In October 2012, it was announced that Il Divo would tour with Katherine Jenkins for the first time, throughout Europe and North America.

==Background==
In September 2011, the group announced the album on their website. One of the members, Carlos Marin, describes the recording of the new album as "unbelievable - you can really hear the evolution.

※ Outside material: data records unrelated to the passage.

**config.mk**
```make
export PLATFORM = sky130hd
export DESIGN_NAME = mask_region_pixel_tint_flat
export DESIGN_NICKNAME = d
export VERILOG_FILES = /design/src/sv/mrpt_pkg.sv /design/src/sv/mrpt_if.sv /design/src/sv/mrpt_csr.sv /design/src/sv/mrpt_tint.sv /design/src/sv/mask_region_pixel_tint.sv /design/src/flat_wrapper.sv
export SDC_FILE = /design/constraint.sdc
export NUM_CORES = 1
export LEC_CHECK = 0
export BUFFER_PORTS_ARGS = -buffer_cell sky130_fd_sc_hd__buf_4
export CAP_MARGIN = 5
export CORE_UTILIZATION = 61
export DETAILED_ROUTE_END_ITERATION = 10
export PLACE_DENSITY = 0.8
export SLEW_MARGIN = 10
export SYNTH_ARGS = -nofsm -noshare
export SYNTH_HDL_FRONTEND = slang
export SYNTH_SLANG_ARGS = --single-unit
```
**constraint.sdc**
```tcl
create_clock -name clock -period 9.6 [get_ports clock]
set_input_delay 1.92 -clock clock [delete_from_list [all_inputs] [get_ports clock]]
set_output_delay 1.92 -clock clock [all_outputs]
set_load 0.005 [all_outputs]
```
**src/sv/mrpt_pkg.sv**
```systemverilog
// mrpt_pkg: shared types and constants for the mask region pixel tint block.
// No dependencies; compile this file first.
`timescale 1ns / 1ps
`default_nettype none

package mrpt_pkg;

   localparam int CHAN_W    = 8;
   localparam int TINT_W    = 3 * CHAN_W;
   localparam int NUM_TINTS = 4;
   localparam int IDX_W     = $clog2(NUM_TINTS);
   localparam int CSR_AW    = IDX_W + 2;
   localparam int CSR_DW    = 32;

   localparam logic [TINT_W-1:0] TINT_RESET = {TINT_W{1'b1}};

   // Register index within the CSR map (byte address = 4 * index).
   typedef enum logic [IDX_W-1:0] {
      REG_HEAD = 2'd0,
      REG_BODY = 2'd1,
      REG_LEGS = 2'd2,
      REG_FEET = 2'd3
   } reg_idx_type;

   typedef logic [NUM_TINTS-1:0][TINT_W-1:0] tint_set_type;

   typedef struct packed {
      logic [CHAN_W-1:0] pix_red;
      logic [CHAN_W-1:0] pix_green;
      logic [CHAN_W-1:0] pix_blue;
      logic [CHAN_W-1:0] mask_red;
      logic [CHAN_W-1:0] mask_green;
      logic [CHAN_W-1:0] mask_blue;
      logic              last_in;
   } pix_beat_type;

   typedef struct packed {
      logic [CHAN_W-1:0] out_red;
      logic [CHAN_W-1:0] out_green;
      logic [CHAN_W-1:0] out_blue;
      logic              last_out;
   } rsp_beat_type;

endpackage

`default_nettype wire

```
**src/sv/mrpt_if.sv**
```systemverilog
// mrpt_req_if / mrpt_rsp_if: valid/ready channels for pixel and result beats.
// Depends on mrpt_pkg.
`timescale 1ns / 1ps
`default_nettype none

interface mrpt_req_if import mrpt_pkg::*; ();
   logic              valid;
   logic              ready;
   logic [CHAN_W-1:0] pix_red;
   logic [CHAN_W-1:0] pix_green;
   logic [CHAN_W-1:0] pix_blue;
   logic [CHAN_W-1:0] mask_red;
   logic [CHAN_W-1:0] mask_green;
   logic [CHAN_W-1:0] mask_blue;
   logic              last_in;

   modport source (
      output valid, pix_red, pix_green, pix_blue, mask_red, mask_green, mask_blue,
             last_in,
      input  ready
   );
   modport sink (
      input  valid, pix_red, pix_green, pix_blue, mask_red, mask_green, mask_blue,
             last_in,
      output ready
   );
endinterface

interface mrpt_rsp_if import mrpt_pkg::*; ();
   logic              valid;
   logic              ready;
   logic [CHAN_W-1:0] out_red;
   logic [CHAN_W-1:0] out_green;
   logic [CHAN_W-1:0] out_blue;
   logic              last_out;

   modport source (
      output valid, out_red, out_green, out_blue, last_out,
      input  ready
   );
   modport sink (
      input  valid, out_red, out_green, out_blue, last_out,
      output ready
   );
endinterface

`default_nettype wire

```
**src/sv/mrpt_csr.sv**
```systemverilog
// mrpt_csr: APB-style register file holding the four region tint colors.
// Depends on mrpt_pkg.
`timescale 1ns / 1ps
`default_nettype none

module mrpt_csr import mrpt_pkg::*; (
   input  logic              clock,
   input  logic              reset,
   input  logic              psel,
   input  logic              penable,
   input  logic              pwrite,
   input  logic [CSR_AW-1:0] paddr,
   input  logic [CSR_DW-1:0] pwdata,
   output logic [CSR_DW-1:0] prdata,
   output logic              pready,
   output tint_set_type      tints
);

   tint_set_type      tint_ff;
   tint_set_type      tint_in;
   logic [IDX_W-1:0]  reg_idx;
   logic              wr_en;

   assign pready  = 1'b1;
   assign reg_idx = paddr[CSR_AW-1:2];
   assign wr_en   = psel && penable && pwrite;

   always_comb begin
      tint_in = tint_ff;
      if (wr_en) begin
         case (reg_idx_type'(reg_idx))
            REG_HEAD: tint_in[REG_HEAD] = pwdata[TINT_W-1:0];
            REG_BODY: tint_in[REG_BODY] = pwdata[TINT_W-1:0];
            REG_LEGS: tint_in[REG_LEGS] = pwdata[TINT_W-1:0];
            REG_FEET: tint_in[REG_FEET] = pwdata[TINT_W-1:0];
            default:  tint_in = tint_ff;
         endcase
      end
   end

   always_ff @(posedge clock) begin
      if (reset) begin
         tint_ff <= {NUM_TINTS{TINT_RESET}};
      end else begin
         tint_ff <= tint_in;
      end
   end

   assign prdata = {{(CSR_DW-TINT_W){1'b0}}, tint_ff[reg_idx]};
   assign tints  = tint_ff;

endmodule

`default_nettype wire

```
**src/sv/mrpt_tint.sv**
```systemverilog
// mrpt_tint: region decode and per-channel floor(c * t / 255) scaling.
// Depends on mrpt_pkg.
`timescale 1ns / 1ps
`default_nettype none

module mrpt_tint import mrpt_pkg::*; (
   input  pix_beat_type pix,
   input  tint_set_type tints,
   output rsp_beat_type rsp
);

   // floor(p / 255) for p below 2^16: (p + 1 + (p >> 8)) >> 8.
   function automatic logic [CHAN_W-1:0] scale_chan(
      input logic [CHAN_W-1:0] c,
      input logic [CHAN_W-1:0] t
   );
      logic [2*CHAN_W-1:0] prod;
      logic [2*CHAN_W:0]   sum;
      prod = c * t;
      sum  = {1'b0, prod} + {{(2*CHAN_W){1'b0}}, 1'b1}
             + {{(CHAN_W+1){1'b0}}, prod[2*CHAN_W-1:CHAN_W]};
      return sum[2*CHAN_W-1:CHAN_W];
   endfunction

   logic              m_r, m_g, m_b;
   logic              hit;
   logic [TINT_W-1:0] tint;

   assign m_r = |pix.mask_red;
   assign m_g = |pix.mask_green;
   assign m_b = |pix.mask_blue;

   always_comb begin
      hit  = 1'b1;
      case ({m_r, m_g, m_b})
         3'b110:  tint = tints[REG_HEAD];
         3'b100:  tint = tints[REG_BODY];
         3'b010:  tint = tints[REG_LEGS];
         3'b001:  tint = tints[REG_FEET];
         default: begin
            hit  = 1'b0;
            tint = TINT_RESET;
         end
      endcase
   end

   always_comb begin
      rsp.last_out = pix.last_in;
      if (hit) begin
         rsp.out_red   = scale_chan(pix.pix_red,   tint[3*CHAN_W-1:2*CHAN_W]);
         rsp.out_green = scale_chan(pix.pix_green, tint[2*CHAN_W-1:CHAN_W]);
         rsp.out_blue  = scale_chan(pix.pix_blue,  tint[CHAN_W-1:0]);
      end else begin
         rsp.out_red   = pix.pix_red;
         rsp.out_green = pix.pix_green;
         rsp.out_blue  = pix.pix_blue;
      end
   end

endmodule

`default_nettype wire

```
**src/sv/mask_region_pixel_tint.sv**
```systemverilog
// mask_region_pixel_tint: top level; input register, tint datapath, result register.
// Depends on mrpt_pkg, mrpt_if, mrpt_csr and mrpt_tint.
//
//   channel   dir   handshake            beat contents
//   req_bus   in    valid / ready        pix_red/green/blue, mask_red/green/blue, last_in
//   rsp_bus   out   valid / ready        out_red/green/blue, last_out
//   csr       in    APB psel / penable   four 24-bit tints, 0xRRGGBB at 4 * index
//
// One pixel per clock sustained while rsp_bus does not stall. An accepted beat
// is held in the input register, then in the result register, and leaves from
// there. The two registers sit around a single 8x8 multiply-and-scale per
// channel.
// Reset is synchronous, active high: both stages empty, all tints 0xFFFFFF.
// A stall on rsp_bus holds the result register; the input register keeps
// taking beats until it also holds one, then req_bus.ready drops.
`timescale 1ns / 1ps
`default_nettype none

module mask_region_pixel_tint import mrpt_pkg::*; (
   input  logic              clock,
   input  logic              reset,
   mrpt_req_if.sink          req_bus,
   mrpt_rsp_if.source        rsp_bus,
   input  logic              psel,
   input  logic              penable,
   input  logic              pwrite,
   input  logic [CSR_AW-1:0] paddr,
   input  logic [CSR_DW-1:0] pwdata,
   output logic [CSR_DW-1:0] prdata,
   output logic              pready
);

   tint_set_type tints;

   pix_beat_type pix_ff;
   pix_beat_type pix_in;
   logic         pix_vld_ff;
   logic         pix_vld_in;

   rsp_beat_type rsp_ff;
   rsp_beat_type rsp_in;
   rsp_beat_type rsp_calc;
   logic         rsp_vld_ff;
   logic         rsp_vld_in;

   logic         req_ready;
   logic         mid_ready;

   mrpt_csr u_csr (
      .clock   (clock),
      .reset   (reset),
      .psel    (psel),
      .penable (penable),
      .pwrite  (pwrite),
      .paddr   (paddr),
      .pwdata  (pwdata),
      .prdata  (prdata),
      .pready  (pready),
      .tints   (tints)
   );

   // Result stage frees up when empty or when its beat is being taken.
   assign mid_ready = !rsp_vld_ff || rsp_bus.ready;
   // Input stage takes a beat when empty or when it moves forward this cycle.
   assign req_ready = !pix_vld_ff || mid_ready;
   assign req_bus.ready = req_ready;

   // Input register: load on accept, drop its valid once it advances.
   always_comb begin
      pix_in     = pix_ff;
      pix_vld_in = pix_vld_ff;
      if (req_ready) begin
         pix_vld_in = req_bus.valid;
         if (req_bus.valid) begin
            pix_in.pix_red    = req_bus.pix_red;
            pix_in.pix_green  = req_bus.pix_green;
            pix_in.pix_blue   = req_bus.pix_blue;
            pix_in.mask_red   = req_bus.mask_red;
            pix_in.mask_green = req_bus.mask_green;
            pix_in.mask_blue  = req_bus.mask_blue;
            pix_in.last_in    = req_bus.last_in;
         end
      end
   end

   mrpt_tint u_tint (
      .pix   (pix_ff),
      .tints (tints),
      .rsp   (rsp_calc)
   );

   // Result register: advance whenever the downstream side allows it.
   always_comb begin
      rsp_in     = rsp_ff;
      rsp_vld_in = rsp_vld_ff;
      if (mid_ready) begin
         rsp_vld_in = pix_vld_ff;
         if (pix_vld_ff) begin
            rsp_in = rsp_calc;
         end
      end
   end

   always_ff @(posedge clock) begin
      if (reset) begin
         pix_vld_ff <= 1'b0;
         rsp_vld_ff <= 1'b0;
      end else begin
         pix_vld_ff <= pix_vld_in;
         rsp_vld_ff <= rsp_vld_in;
      end
   end

   always_ff @(posedge clock) begin
      pix_ff <= pix_in;
      rsp_ff <= rsp_in;
   end

   assign rsp_bus.valid     = rsp_vld_ff;
   assign rsp_bus.out_red   = rsp_ff.out_red;
   assign rsp_bus.out_green = rsp_ff.out_green;
   assign rsp_bus.out_blue  = rsp_ff.out_blue;
   assign rsp_bus.last_out  = rsp_ff.last_out;

endmodule

`default_nettype wire

```
**src/flat_wrapper.sv**
```systemverilog
// flat-port wrapper written by rule: the top's interface ports become plain ports
module mask_region_pixel_tint_flat import mrpt_pkg::*;
  (clock, reset, psel, penable, pwrite, paddr, pwdata, prdata, pready, req_bus_valid, req_bus_pix_red, req_bus_pix_green, req_bus_pix_blue, req_bus_mask_red, req_bus_mask_green, req_bus_mask_blue, req_bus_last_in, req_bus_ready, rsp_bus_valid, rsp_bus_out_red, rsp_bus_out_green, rsp_bus_out_blue, rsp_bus_last_out, rsp_bus_ready);
  mrpt_req_if req_bus_i ();
  mrpt_rsp_if rsp_bus_i ();
  input  logic clock;
  input  logic reset;
  input  logic psel;
  input  logic penable;
  input  logic pwrite;
  input  logic [CSR_AW-1:0] paddr;
  input  logic [CSR_DW-1:0] pwdata;
  output logic [CSR_DW-1:0] prdata;
  output logic pready;
  input wire logic [$bits(req_bus_i.valid)-1:0] req_bus_valid;
  input wire logic [$bits(req_bus_i.pix_red)-1:0] req_bus_pix_red;
  input wire logic [$bits(req_bus_i.pix_green)-1:0] req_bus_pix_green;
  input wire logic [$bits(req_bus_i.pix_blue)-1:0] req_bus_pix_blue;
  input wire logic [$bits(req_bus_i.mask_red)-1:0] req_bus_mask_red;
  input wire logic [$bits(req_bus_i.mask_green)-1:0] req_bus_mask_green;
  input wire logic [$bits(req_bus_i.mask_blue)-1:0] req_bus_mask_blue;
  input wire logic [$bits(req_bus_i.last_in)-1:0] req_bus_last_in;
  output wire logic [$bits(req_bus_i.ready)-1:0] req_bus_ready;
  output wire logic [$bits(rsp_bus_i.valid)-1:0] rsp_bus_valid;
  output wire logic [$bits(rsp_bus_i.out_red)-1:0] rsp_bus_out_red;
  output wire logic [$bits(rsp_bus_i.out_green)-1:0] rsp_bus_out_green;
  output wire logic [$bits(rsp_bus_i.out_blue)-1:0] rsp_bus_out_blue;
  output wire logic [$bits(rsp_bus_i.last_out)-1:0] rsp_bus_last_out;
  input wire logic [$bits(rsp_bus_i.ready)-1:0] rsp_bus_ready;
  assign req_bus_i.valid = req_bus_valid;
  assign req_bus_i.pix_red = req_bus_pix_red;
  assign req_bus_i.pix_green = req_bus_pix_green;
  assign req_bus_i.pix_blue = req_bus_pix_blue;
  assign req_bus_i.mask_red = req_bus_mask_red;
  assign req_bus_i.mask_green = req_bus_mask_green;
  assign req_bus_i.mask_blue = req_bus_mask_blue;
  assign req_bus_i.last_in = req_bus_last_in;
  assign req_bus_ready = req_bus_i.ready;
  assign rsp_bus_valid = rsp_bus_i.valid;
  assign rsp_bus_out_red = rsp_bus_i.out_red;
  assign rsp_bus_out_green = rsp_bus_i.out_green;
  assign rsp_bus_out_blue = rsp_bus_i.out_blue;
  assign rsp_bus_last_out = rsp_bus_i.last_out;
  assign rsp_bus_i.ready = rsp_bus_ready;
  mask_region_pixel_tint u_core (.clock(clock), .reset(reset), .req_bus(req_bus_i), .rsp_bus(rsp_bus_i), .psel(psel), .penable(penable), .pwrite(pwrite), .paddr(paddr), .pwdata(pwdata), .prdata(prdata), .pready(pready));
endmodule
```
Yosys cells after proc, flatten, opt, wreduce, memory -nomap -nowiden

Cells that the tools add are included.

$add $sub $neg: 6
Equality and inequality tests: 7
Reductions and logical operators: 17
$mul: 3
Magnitude comparators: 1
Multiplexer cells: 5

Operator list:

| kind                  | number |
|---|---|
| $pmux 24 s4           | 1 |
| $add 16x1->16 const B | 3 |
| $add 16x8->16         | 3 |
| $bmux 24 s2           | 1 |
| $mul 8x8->16          | 3 |
| $mux 24               | 2 |
| $reduce_or 8->1       | 3 |
| $reduce_and 2->1      | 6 |
| $eq 3x3->1 const B    | 2 |
| $eq 2x2->1 const B    | 2 |
| $reduce_or 4->1       | 1 |
| $eq 3x1->1 const B    | 1 |
| $eq 3x2->1 const B    | 1 |
| $lt 2x3->1 const B    | 1 |
| $eq 2x1->1 const B    | 1 |
| $logic_and 1x1->1     | 2 |
| $logic_not 1->1       | 2 |
| $logic_not 2->1       | 1 |
| $logic_or 1x1->1      | 2 |
| $mux 1                | 1 |

Output and inout port bits: 60
Register bits: 172
Logic and storage cells: 56
Input port bits: 92

Depth between registers and ports, before layout

Depth in word-level cells: 7
Depth in mapped cells: 32
Depth with buffers taken out: 31

Modules after synthesis

A second synthesis with hierarchy kept.

Cell total of the unflattened synthesis: 1621
Area total of the unflattened synthesis: 15337.2 um^2

By module, submodules not included:

| module                 | sequential area each (um^2) | area an instance (um^2) | instances | cells an instance |
|---|---|---|---|---|
| mrpt_tint              | 0.0                         | 8735.9                  | 1         | 1115 |
| mrpt_csr               | 1921.8                      | 4275.4                  | 1         | 422 |
| mask_region_pixel_tint | 2262.2                      | 2326.0                  | 1         | 84 |

Worst setup path before layout

No wires, ideal clock.

Path type: register to register
Start: register u_core.pix_ff[12] (netlist name)
End: register u_core.rsp_ff (netlist bit u_core.rsp_bus.out_green[6]), data pin
Data arrival time: 7.506 ns
Library setup time: 0.152 ns
Clock period less this slack: 7.658 ns
Required time: 9.448 ns
Stages on the path, launching flop included: 30
Path buffers: 3
Slack: 1.942 ns
Cells stage by stage: edfxtp_1 > nor4_1 > and2_0 > buf_2 > clkbuf_1 > buf_1 > a32oi_1 > and2_1 > fa_1 > fa_1 > fa_1 > inv_1 > fa_1 > inv_1 > ha_1 > a21oi_1 > o211a_1 > o21ai_0 > a211oi_1 > o21bai_1 > a21oi_1 > xnor2_1 > inv_1 > ha_1 > inv_1 > a311oi_1 > nor2_1 > o311a_1 > or4_1 > a31oi_1

RTL lines:

| element                | RTL line                      | source |
|---|---|---|
| from (decl)            | mask_region_pixel_tint.sv:35  | `pix_beat_type pix_ff;` |
| from (signal assigned) | mask_region_pixel_tint.sv:115 | `pix_ff <= pix_in;` |
| to (signal assigned)   | mask_region_pixel_tint.sv:116 | `rsp_ff <= rsp_in;` |
| to (decl)              | mask_region_pixel_tint.sv:40  | `rsp_beat_type rsp_ff;` |

==> reports/metrics.json <==
{
  "postLayoutSetupSlackWorst": {"value": 0.613, "unit": "ns"},
  "worst-r2r-cell-count": {"value": 27},
  "wirelength": {"value": 38500, "unit": "µm"},
  "hold_end": {"value": "u_core.rsp_bus.last_out"},
  "postRouteAntennaNets": {"value": 0},
  "overflow": {"value": 0},
  "setup-tns-final": {"value": 0, "unit": "ns"},
  "maxCapViolations": {"value": 0},
  "grt_pass1_wl": {"value": 62100, "unit": "µm"},
  "power-per-cell-area": {"value": 306, "unit": "mW/mm²"},
  "layout_commonest_cell": {"value": "nand2_1"},
  "synthesis.area": {"value": 0.0149, "unit": "mm²"},
  "buffer_ports.inserted": {"value": 132},
  "ctsRootBufferMaster": {"value": "clkbuf_16"},
  "chipWidth": {"value": 158, "unit": "µm"},
  "clock.fmax": {"value": 0.111, "unit": "GHz"},
  "syn2layout_area_growth": {"value": 13.3, "unit": "%"},
  "num-fill-cells": {"value": 1818},
  "die_area": {"value": 0.0251, "unit": "mm²"},
  "syn_inst": {"value": 1600},
  "drc_errors": {"value": 0},
  "clock-skew-final": {"value": 0.0229, "unit": "ns"},
  "synth_cell_type_count": {"value": 77},
  "number_of_flip_flops_and_latches_in_the_synthesized_netlist": {"value": 172},
  "synth_enable_flop_cells": {"value": 74},
  "grt_max_degree": {"value": 99},
  "dr.first_iter.drc_count": {"value": 943},
  "clkTransAtPathRegs": {"value": 0.09, "unit": "ns"},
  "total_iterations_of_the_first_detailed_routing_run": {"value": 7},
  "total_number_of_vias": {"value": 12384},
  "grt_pass1_vias": {"value": 12472},
  "timing.critical_path.to_type": {"value": "flip-flop"},
  "critical_path.startpoint_type": {"value": "flip-flop"},
  "synth-async-reset-ratio": {"value": 0},
  "tightest_slew": {"value": 1.21, "unit": "ns"},
  "yosysSeqAreaShare": {"value": 0.281},
  "antenna_found_initial": {"value": 1},
  "routabilityCongestion": {"value": 0.907},
  "ys_dominant_reg_cell": {"value": "dfxtp_1"},
  "rsz0062_at_grt": {"value": "no"},
  "cp_max_fo": {"value": 11},
  "fraction_of_final_layout_cells_with_drive_strength_greater_than_1": {"value": 0.141},
  "final_hold_viol_count": {"value": 0},
  "worst_r2r_endpoint": {"value": "u_core.rsp_bus.out_green[6]"},
  "cts.repair.resized": {"value": 0},
  "numCtsBuffers": {"value": 17},
  "worst_slew_margin_rel": {"value": 0.190},
  "clk_latency": {"value": 0.45, "unit": "ns"},
  "pre_cts_ws": {"value": 0.864, "unit": "ns"},
  "fin_nets": {"value": 2042},
  "clock_sinks": {"value": 172},
  "critical_path.reg2reg.startpoint": {"value": "u_core.pix_ff[23]"},
  "numPlacedInstances": {"value": 2015},
  "holdPathStages": {"value": 0},
  "fp-row-count": {"value": 56},
  "hold_start": {"value": "u_core.pix_ff[0]"},
  "synth.avg_cell_area": {"value": 9.32, "unit": "µm²"},
  "timing.final.setup_violations": {"value": 0},
  "outcome": {"value": "complete, no violations"},
  "io_pins": {"value": 152},
  "max_slew_violation_count": {"value": 0},
  "grt_use_total": {"value": 0.320},
  "worst_setup_slack_for_register_to_register_paths": {"value": 0.61, "unit": "ns"},
  "cts-root-to-sink-buffers": {"value": 2},
  "timing_worst_setup_path_type": {"value": "reg2reg"},
  "floorplan.initialDensity": {"value": 0.628},
  "htreeDepth": {"value": 4},
  "detailed_place_hpwl": {"value": 27400, "unit": "µm"},
  "fp.dieH": {"value": 158, "unit": "µm"},
  "average_vias_per_placed_instance": {"value": 6.05},
  "final_cell_count_no_fill": {"value": 2048},
  "core_area": {"value": 0.0238, "unit": "mm²"},
  "most-common-layout-cells": {"value": "nand2_1, inv_1, buf_4"},
  "worst_voltage_drop_across_the_vdd_grid": {"value": 0.279, "unit": "mV"},
  "timing.final.crit_share": {"value": 0.936},
  "cts_tree": {"value": "built"},
  "ctsHoldBuffers": {"value": 0},
  "cellLeakagePower": {"value": 7.55, "unit": "nW"},
  "critical_path_arrival": {"value": 9.26, "unit": "ns"},
  "hold_class": {"value": "reg2reg"},
  "yosysWarnings": {"value": 0},
  "total_setup_buffers_inserted_after_cts": {"value": 0},
  "worst-endpoint-required": {"value": 9.88, "unit": "ns"},
  "avgRoutedWirePerCell": {"value": 18.8, "unit": "µm"},
  "period_minus_slack": {"value": 8.99, "unit": "ns"}
}
==> critical path, cell delays in order, from the launching register on <==
cell and delay (ns):
edfxtp_1 0.42, nor4_1 0.86, o211ai_2 0.56, o22ai_1 0.33
a32o_1 0.42, nor2_1 0.11, fa_1 0.50, fa_1 0.54
fa_1 0.50, inv_1 0.05, fa_1 0.48, inv_1 0.04
ha_1 0.35, a21oi_1 0.23, o211a_1 0.23, o21ai_0 0.14
a211oi_1 0.39, o21bai_1 0.15, a21oi_1 0.20, xnor2_1 0.20
inv_1 0.11, ha_1 0.35, inv_1 0.06, a311oi_1 0.32
nor2_1 0.14, o311a_1 0.46, or4_1 0.43, a31oi_1 0.20
==> per-layer routing <==
layer,GRT usage,part of all wire,up-vias,wire [µm]
li1,-,-,5726,-
met1,0.412,0.41,6062,15900
met2,0.547,0.48,530,18600
met3,0.0465,0.076,66,2910
met4,0.118,0.027,0,1040
met5,0,0,-,0
==> worst max path at each step <==
stage | to | cells after the start | from
after floorplan | u_core.rsp_bus.out_green[6] | 29 | u_core.pix_ff[12]
after global placement | u_core.rsp_bus.out_green[6] | 27 | u_core.pix_ff[20]
after detailed placement | u_core.rsp_bus.out_green[6] | 27 | u_core.pix_ff[20]
after CTS | u_core.rsp_bus.out_green[6] | 27 | u_core.pix_ff[20]
after global routing | u_core.rsp_bus.out_green[6] | 29 | u_core.pix_ff[23]
final | u_core.rsp_bus.out_green[6] | 27 | u_core.pix_ff[23]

And that connection between us, the way that the combination produces magic, it's stronger than ever." Swiss member Urs Buhler said he believes this new album will delight you, the fans, as much as it has them. "We think it's the best thing we've ever done."

==Track listing==
1. "Wicked Game (Melanconia)"
2. "Crying (Llorando)"
3. "Don't Cry for Me Argentina"
4. "Dov'è l'amore"
5. "Falling Slowly (Te prometo)"
6. "Come What May (Te amare)"
7. "Senza parole"
8. "Stay (Ven a mi)"
9. "Sempre Sempre"
10. "Time to Say Goodbye (Con te partirò)"

==Charts==

===Weekly charts===

| Chart (2011) | Peak position |
|---|---|
| Australian Albums (ARIA) | 11 |
| Austrian Albums (Ö3 Austria) | 12 |
| Belgian Albums (Ultratop Flanders) | 3 |
| Belgian Albums (Ultratop Wallonia) | 28 |
| Canadian Albums (Billboard) | 11 |
| Dutch Albums (Album Top 100) | 2 |
| Finnish Albums (Suomen virallinen lista) | 21 |
| German Albums (Offizielle Top 100) | 28 |
| Hungarian Albums (MAHASZ) | 28 |
| Irish Albums (IRMA) | 15 |
| New Zealand Albums (RMNZ) | 12 |
| Norwegian Albums (VG-lista) | 27 |
| Portuguese Albums (AFP) | 4 |
| Scottish Albums (OCC) | 7 |
| Spanish Albums (PROMUSICAE) | 7 |
| Swedish Albums (Sverigetopplistan) | 12 |
| Swiss Albums (Schweizer Hitparade) | 3 |
| UK Albums (OCC) | 6 |
| US Billboard 200 | 10 |
| US Top Classical Albums (Billboard) | 1 |

===Year-end charts===

| Chart (2011) | Position |
|---|---|
| Australian Albums (ARIA) | 94 |
| Swiss Albums (Schweizer Hitparade) | 59 |
| UK Albums (OCC) | 55 |
| US Top Classical Albums (Billboard) | 5 |
| Chart (2012) | Position |
| Belgian Albums (Ultratop Flanders) | 45 |
| Canadian Albums (Billboard) | 36 |
| Dutch Albums (Album Top 100) | 84 |
| Spanish Albums (PROMUSICAE) | 27 |
| Swiss Albums (Schweizer Hitparade) | 89 |
| US Top Classical Albums (Billboard) | 4 |
| Chart (2013) | Position |
| US Top Classical Albums (Billboard) | 34 |

==Release history==

| Region | Date | Format |
|---|---|---|
| United Kingdom | 4 November 2011 | CD, digital download |

==Certifications==

Certifications for Wicked Game
| Region | Certification | Certified units/sales |
| Australia (ARIA) | Gold | 35,000^{^} |
| Canada (Music Canada) | Gold | 40,000^{^} |
| Netherlands (NVPI) | Platinum | 50,000^{^} |
| Portugal (AFP) | Platinum | 15,000^{^} |
| Spain (PROMUSICAE) | Platinum | 40,000^{^} |
| Switzerland (IFPI Switzerland) | Gold | 15,000^{^} |
| United Kingdom (BPI) | Gold | 100,000^{*} |
^{*} Sales figures based on certification alone. ^{^} Shipments figures based on certification alone.